Key Design Decisions

1. Asset Management (Logical vs. Physical Identity)

One of the core challenges in infrastructure monitoring is distinguishing between a logical server (e.g., "web-01") and its physical instantiation.

  • Problem: If "web-01" is re-imaged, it generates a new /etc/machine-id. To a naive system, this looks like a new server, breaking history continuity.
  • Solution: The AssetManager (models/asset_manager.go) implements a logic to link hostname (logical ID) with machine_id (physical ID).
  • When a new machine_id reports with an existing hostname, the system automatically "deactivates" the old asset and creates a new active one.
  • This preserves the history of "web-01" across re-installations while maintaining an accurate audit trail of physical changes.

2. Distributed Scheduler

The server includes a built-in scheduler (scheduler/main.go) for background tasks like data retention cleanup and statistics calculation.

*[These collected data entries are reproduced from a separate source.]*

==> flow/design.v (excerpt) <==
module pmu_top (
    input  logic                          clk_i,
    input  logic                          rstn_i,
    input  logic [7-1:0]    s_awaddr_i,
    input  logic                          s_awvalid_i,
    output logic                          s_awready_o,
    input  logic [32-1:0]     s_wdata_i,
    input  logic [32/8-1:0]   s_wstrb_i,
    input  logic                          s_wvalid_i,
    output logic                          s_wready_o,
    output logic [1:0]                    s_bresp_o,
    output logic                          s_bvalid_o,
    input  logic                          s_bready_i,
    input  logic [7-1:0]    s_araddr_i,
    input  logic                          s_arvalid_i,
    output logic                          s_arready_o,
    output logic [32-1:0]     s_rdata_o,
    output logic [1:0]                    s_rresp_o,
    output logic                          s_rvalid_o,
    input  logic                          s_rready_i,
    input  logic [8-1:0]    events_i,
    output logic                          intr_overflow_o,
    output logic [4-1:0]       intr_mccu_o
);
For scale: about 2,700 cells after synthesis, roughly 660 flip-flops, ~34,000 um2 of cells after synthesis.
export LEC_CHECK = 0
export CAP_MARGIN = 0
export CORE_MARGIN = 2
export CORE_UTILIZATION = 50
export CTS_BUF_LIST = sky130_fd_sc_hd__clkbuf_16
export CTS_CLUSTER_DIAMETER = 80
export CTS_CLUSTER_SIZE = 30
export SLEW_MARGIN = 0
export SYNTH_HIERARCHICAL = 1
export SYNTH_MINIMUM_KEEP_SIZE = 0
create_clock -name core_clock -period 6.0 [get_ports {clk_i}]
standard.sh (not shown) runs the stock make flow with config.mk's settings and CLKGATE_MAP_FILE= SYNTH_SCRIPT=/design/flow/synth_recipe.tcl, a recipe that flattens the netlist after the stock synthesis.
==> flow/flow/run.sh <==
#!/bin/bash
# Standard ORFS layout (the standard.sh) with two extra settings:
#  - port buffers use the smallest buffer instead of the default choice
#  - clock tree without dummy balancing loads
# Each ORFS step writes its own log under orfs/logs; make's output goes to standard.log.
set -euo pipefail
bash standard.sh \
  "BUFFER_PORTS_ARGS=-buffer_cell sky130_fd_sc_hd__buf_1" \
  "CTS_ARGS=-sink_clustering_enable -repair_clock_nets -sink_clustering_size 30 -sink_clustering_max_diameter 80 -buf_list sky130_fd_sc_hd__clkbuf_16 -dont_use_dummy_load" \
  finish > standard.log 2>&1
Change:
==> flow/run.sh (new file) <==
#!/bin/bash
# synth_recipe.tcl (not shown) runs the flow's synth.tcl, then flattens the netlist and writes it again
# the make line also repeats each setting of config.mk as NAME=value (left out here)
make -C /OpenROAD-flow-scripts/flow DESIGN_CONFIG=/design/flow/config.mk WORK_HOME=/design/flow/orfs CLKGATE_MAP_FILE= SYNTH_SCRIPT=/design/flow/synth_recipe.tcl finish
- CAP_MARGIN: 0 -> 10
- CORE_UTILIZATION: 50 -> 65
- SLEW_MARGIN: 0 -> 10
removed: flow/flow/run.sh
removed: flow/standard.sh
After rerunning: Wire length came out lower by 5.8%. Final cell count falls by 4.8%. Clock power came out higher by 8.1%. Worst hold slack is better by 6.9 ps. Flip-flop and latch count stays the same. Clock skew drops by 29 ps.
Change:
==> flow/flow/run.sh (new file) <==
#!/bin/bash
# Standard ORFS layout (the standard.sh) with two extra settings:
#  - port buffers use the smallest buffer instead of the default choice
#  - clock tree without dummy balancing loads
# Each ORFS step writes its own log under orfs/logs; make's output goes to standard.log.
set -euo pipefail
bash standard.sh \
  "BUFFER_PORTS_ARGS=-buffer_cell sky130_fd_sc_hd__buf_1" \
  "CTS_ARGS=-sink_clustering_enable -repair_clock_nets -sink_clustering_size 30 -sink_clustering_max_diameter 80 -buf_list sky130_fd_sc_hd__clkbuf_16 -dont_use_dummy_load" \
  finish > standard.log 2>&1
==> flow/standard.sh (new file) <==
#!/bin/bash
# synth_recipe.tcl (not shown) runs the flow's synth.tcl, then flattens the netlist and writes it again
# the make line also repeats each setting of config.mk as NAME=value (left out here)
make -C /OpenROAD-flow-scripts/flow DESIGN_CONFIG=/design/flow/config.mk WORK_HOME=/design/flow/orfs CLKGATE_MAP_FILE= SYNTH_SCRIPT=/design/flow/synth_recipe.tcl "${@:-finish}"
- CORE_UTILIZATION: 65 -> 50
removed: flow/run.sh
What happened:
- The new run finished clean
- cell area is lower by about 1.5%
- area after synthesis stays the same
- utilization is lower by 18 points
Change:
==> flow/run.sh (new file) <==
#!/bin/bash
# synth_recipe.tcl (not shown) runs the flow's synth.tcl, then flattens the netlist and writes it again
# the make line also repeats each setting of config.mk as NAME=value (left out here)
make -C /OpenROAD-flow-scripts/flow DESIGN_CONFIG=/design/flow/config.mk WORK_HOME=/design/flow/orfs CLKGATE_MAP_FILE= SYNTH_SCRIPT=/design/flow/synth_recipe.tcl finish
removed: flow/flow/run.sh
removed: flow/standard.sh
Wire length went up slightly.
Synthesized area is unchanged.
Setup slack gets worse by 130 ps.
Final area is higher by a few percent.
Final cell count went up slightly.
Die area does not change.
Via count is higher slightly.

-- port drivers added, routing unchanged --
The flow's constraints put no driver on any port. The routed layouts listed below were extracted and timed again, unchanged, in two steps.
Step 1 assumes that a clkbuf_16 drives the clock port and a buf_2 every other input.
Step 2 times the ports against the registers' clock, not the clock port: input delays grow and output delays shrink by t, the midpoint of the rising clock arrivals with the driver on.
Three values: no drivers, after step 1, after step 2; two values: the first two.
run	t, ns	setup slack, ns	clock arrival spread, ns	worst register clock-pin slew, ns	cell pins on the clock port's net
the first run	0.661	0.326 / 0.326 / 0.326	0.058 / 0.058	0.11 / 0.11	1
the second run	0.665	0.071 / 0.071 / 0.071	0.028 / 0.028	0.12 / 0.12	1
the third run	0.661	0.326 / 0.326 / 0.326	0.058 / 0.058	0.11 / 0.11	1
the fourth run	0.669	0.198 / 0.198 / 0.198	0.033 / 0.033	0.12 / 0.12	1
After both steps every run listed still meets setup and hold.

  • Challenge: In a high-availability deployment (e.g., Kubernetes with 3 replicas), we cannot have all 3 instances running the cleanup job simultaneously.
  • Solution: Distributed Locking via Database.
  • Before running a job, the instance attempts to acquire a named lock in the cron_lock table (INSERT ... ON CONFLICT DO NOTHING).
  • Only the instance that successfully inserts the row executes the job.
  • This allows the scheduler to be simple (no external dependencies like Redis) yet robust for clustered deployments.

3. Context-Aware Database Operations

To ensure system resilience under heavy load and prevent resource exhaustion:

  • All database queries and transactions are strictly context-aware (QueryContext, BeginTx).
  • This allows operations to be immediately canceled if the client disconnects or if a request times out, preventing goroutine leaks and database connection pool starvation.
  • The architecture uses dependency injection for database connections, decoupling controllers and scheduled jobs from global state and improving testability.

4. Authentication Strategy

The system supports a hybrid authentication model to cater to different user needs:

  • OIDC/LDAP: For Humans (web interface). Integrates with enterprise identity providers.
  • No-Auth Mode: For local development or isolated networks, reducing friction during initial setup.

Security Principles

The server implements several layers of security hardening:

  1. Cookie Security: All session and authentication cookies are protected with SameSite=Lax. When the server is running in production mode (GIN_MODE=release), cookies are also marked as Secure.
  2. CSRF Mitigation: State-mutating operations use POST requests, which are protected by the SameSite=Lax cookie policy.
  3. No-Leak Error Handling: API responses to clients use generic error messages. Detailed database or internal errors are only visible in server-side logs.
  4. Mandatory TLS Verification: The server always verifies TLS certificates when connecting to external OIDC providers or LDAP servers. Insecure "skip verify" modes are not supported.
  5. RBAC for Destructive Actions: Destructive operations, such as deleting an asset or running database migrations, are strictly restricted to the Administrator role.
  6. Credential Masking: Sensitive configuration values are masked in the UI with fixed-length strings to prevent leaking credential lengths.

Ingestion Pipeline

  1. Agent sends a JSON payload to /v1/executions.
  2. Controller (controllers/api/v1/executions_controller.go) validates the JSON.
  3. Asset Manager updates the asset state (create/update/replace).
  4. Transaction Manager inserts new transactions and links them to the asset.
  5. Response: Server returns 200 OK.

Visualization

  1. User requests the dashboard (/).
  2. Controller queries the database for aggregated statistics (cached for performance).
  3. Template Engine renders the HTML with the data.
  4. Browser displays the page (no client-side fetching for initial load).